The present disclosure relates to a system for the support of tanks for liquids in vessels. More particularly the disclosure relates to a system for bearing or support of vertical forces on tanks for liquids in vessels at the base of the tanks and for horizontal forces at few places so that the bearing of forces that arise are transferred in an advantageous manner to the construction of the vessel.

It is advantageous that the capacities of a ship are exploited in the most efficient way while safety is maintained. The design and therefore the fastening of tanks thereto are influenced by the liquid that is to be transported. This is influenced by the environment that the liquid requires. Liquids that are to be transported may be, for example, foodstuffs that require cooling in order to maintain quality, while other liquids require an over- or under-pressure. An energy carrier such as a liquefied natural gas (LNG) transport vessel requires a tank having a storage temperature of around −160° C. at atmospheric pressure. For carbon dioxide (CO2) transportation, a requirement is, for staying fluent, a temperature of −60° C. in addition to a pressure of about 600 kPa. When transporting other liquids, other conditions apply. Together with dimensions and weight of such tanks, this lay the foundation for even minor improvements may result in large economic profit and competitive advantages.

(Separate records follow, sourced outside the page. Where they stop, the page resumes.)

<file path="src/rtl/clock_div_multi.sv">
// ---------------------------------------------------------------------------
// clock_div_multi
//
// Purpose:
//   NUM_CH independent clock dividers running off one system clock. Each
//   channel owns a synchronous WIDTH-bit counter; its divided clock and tick
//   are registered outputs, never used as clocks inside this block. Divisors
//   are changed through a valid/ready port into a per-channel shadow
//   register. The shadow value becomes active at the channel's next period
//   boundary, so a running period is never cut short by an update.
//
// Ports:
//   clock      in   system clock, all state updates on its rising edge
//   reset      in   asynchronous, active-high reset
//   enable     in   [NUM_CH]  per-channel run enable
//   cfg_valid  in   divisor update request
//   cfg_ch     in   [CH_W]    target channel of the update
//   cfg_div    in   [WIDTH]   new divisor (0 and 1 behave as 2)
//   cfg_ready  out  low while the addressed channel still holds a pending update
//   div_clock  out  [NUM_CH]  divided clock, high for floor(D/2) of D cycles
//   tick       out  [NUM_CH]  one-cycle pulse in the first high cycle of div_clock
//   sync       in   (only with CLOCK_DIV_MULTI_SYNC_EN) restarts every running
//                   channel so that all phases line up
//
// Optional feature macro: CLOCK_DIV_MULTI_SYNC_EN
// ---------------------------------------------------------------------------
module clock_div_multi #(
    parameter int NUM_CH      = 4,
    parameter int WIDTH       = 17,
    parameter int DEFAULT_DIV = 4,
    localparam int CH_W       = (NUM_CH > 1) ? $clog2(NUM_CH) : 1
) (
    input  logic              clock,
    input  logic              reset,
    input  logic [NUM_CH-1:0] enable,
    input  logic              cfg_valid,
    input  logic [CH_W-1:0]   cfg_ch,
    input  logic [WIDTH-1:0]  cfg_div,
`ifdef CLOCK_DIV_MULTI_SYNC_EN
    input  logic              sync,
`endif
    output logic              cfg_ready,
    output logic [NUM_CH-1:0] div_clock,
    output logic [NUM_CH-1:0] tick
);

    // Stored divisors of 0 or 1 run as 2.
    function automatic logic [WIDTH-1:0] eff_div(input logic [WIDTH-1:0] d);
        return (d < WIDTH'(2)) ? WIDTH'(2) : d;
    endfunction

    logic [NUM_CH-1:0] pending;

    // Ready only depends on the addressed channel; an index that matches no
    // channel leaves ready high and the update falls through unused.
    always_comb begin
        cfg_ready = 1'b1;
        for (int i = 0; i < NUM_CH; i++) begin
            if ((cfg_ch == i[CH_W-1:0]) && pending[i]) begin
                cfg_ready = 1'b0;
            end
        end
    end

    for (genvar i = 0; i < NUM_CH; i++) begin : g_ch
        logic [WIDTH-1:0] cnt;
        logic [WIDTH-1:0] act_div;
        logic [WIDTH-1:0] shadow;
        logic             pend_r;
        logic             run_r;
        logic             dclk_r;
        logic             tick_r;

        logic [WIDTH-1:0] d_cur;
        logic [WIDTH-1:0] d_nxt;
        logic [WIDTH-1:0] cnt_nxt;
        logic             wrap;
        logic             restart;
        logic             apply;
        logic             accept;

`ifdef CLOCK_DIV_MULTI_SYNC_EN
        assign restart = enable[i] && (!run_r || sync);
`else
        assign restart = enable[i] && !run_r;
`endif
        assign accept = cfg_valid && cfg_ready && (cfg_ch == CH_W'(i));

        always_comb begin
            d_cur = eff_div(act_div);
            wrap  = run_r && (cnt == d_cur - WIDTH'(1));
            // A pending divisor lands whenever a new period begins or the
            // channel is (or is becoming) idle.
            apply = pend_r && (!run_r || !enable[i] || wrap || restart);
            d_nxt = apply ? eff_div(shadow) : d_cur;
            if (!enable[i] || restart || wrap) begin
                cnt_nxt = '0;
            end else begin
                cnt_nxt = cnt + WIDTH'(1);
            end
        end

        // Outputs are derived from the next counter value and the divisor
        // that will govern it, so they line up with the counter cycle by cycle.
        always_ff @(posedge clock or posedge reset) begin
            if (reset) begin
                cnt     <= '0;
                act_div <= WIDTH'(DEFAULT_DIV);
                shadow  <= WIDTH'(DEFAULT_DIV);
                pend_r  <= 1'b0;
                run_r   <= 1'b0;
                dclk_r  <= 1'b0;
                tick_r  <= 1'b0;
            end else begin
                run_r  <= enable[i];
                cnt    <= cnt_nxt;
                dclk_r <= enable[i] && (cnt_nxt < (d_nxt >> 1));
                tick_r <= enable[i] && (cnt_nxt == '0);
                if (apply) begin
                    act_div <= shadow;
                    pend_r  <= 1'b0;
                end else if (accept) begin
                    shadow <= cfg_div;
                    pend_r <= 1'b1;
                end
            end
        end

        assign pending[i]   = pend_r;
        assign div_clock[i] = dclk_r;
        assign tick[i]      = tick_r;
    end

endmodule

</file>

In the art is known to use hardwood to transfer support forces from a tank to hull as pure pressure via hardwood layers or synthetic materials with similar properties. It is essential that the materials in these layers have very good temperature insulating properties and that they can endure the pressure that they are subjected to.

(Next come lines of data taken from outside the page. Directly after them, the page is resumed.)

$ cat src/flat_wrapper.sv
// flat-port wrapper written by rule: the top's interface ports become plain ports
module decoder_scan_flat 
#(
    parameter int unsigned IN_W  = 3

)
  (clk, rst, bus_in_valid, bus_in, bus_mode, bus_out_ready, bus_in_ready, bus_out_valid, bus_out, bus_idx, bus_wrap);
  decoder_scan_if #(.IN_W(IN_W)) bus_i ();
  input  logic clk;
  input  logic rst;
  input wire logic [$bits(bus_i.in_valid)-1:0] bus_in_valid;
  input wire logic [$bits(bus_i.in)-1:0] bus_in;
  input wire logic [$bits(bus_i.mode)-1:0] bus_mode;
  input wire logic [$bits(bus_i.out_ready)-1:0] bus_out_ready;
  output wire logic [$bits(bus_i.in_ready)-1:0] bus_in_ready;
  output wire logic [$bits(bus_i.out_valid)-1:0] bus_out_valid;
  output wire logic [$bits(bus_i.out)-1:0] bus_out;
  output wire logic [$bits(bus_i.idx)-1:0] bus_idx;
  output wire logic [$bits(bus_i.wrap)-1:0] bus_wrap;
  assign bus_i.in_valid = bus_in_valid;
  assign bus_i.in = bus_in;
  assign bus_i.mode = bus_mode;
  assign bus_i.out_ready = bus_out_ready;
  assign bus_in_ready = bus_i.in_ready;
  assign bus_out_valid = bus_i.out_valid;
  assign bus_out = bus_i.out;
  assign bus_idx = bus_i.idx;
  assign bus_wrap = bus_i.wrap;
  decoder_scan #(.IN_W(IN_W)) u_core (.clk(clk), .rst(rst), .bus(bus_i));
endmodule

Hardwood is a suitable material for this purpose, but there are many synthetic alternatives. The products DEHONIT® and PERMALI, which are trademarks of the German company “Deutshe Holzveredlung Schmeing” are examples of products for such use.

Tanks intended for transport of liquids with boats are often formed as spheres, cylinders or prisms. U.S. Reissue Pat. No. RE 29424 describes supporting of tanks having a cylinder shaped cross section that rest on a skirt with opposite sides firmly fastened to a hull of a ship, claim1. The '030 reissue patent describes another form of support, where a number of support units along a horizontal circumference of the tank is put into opposite positioned sleeves.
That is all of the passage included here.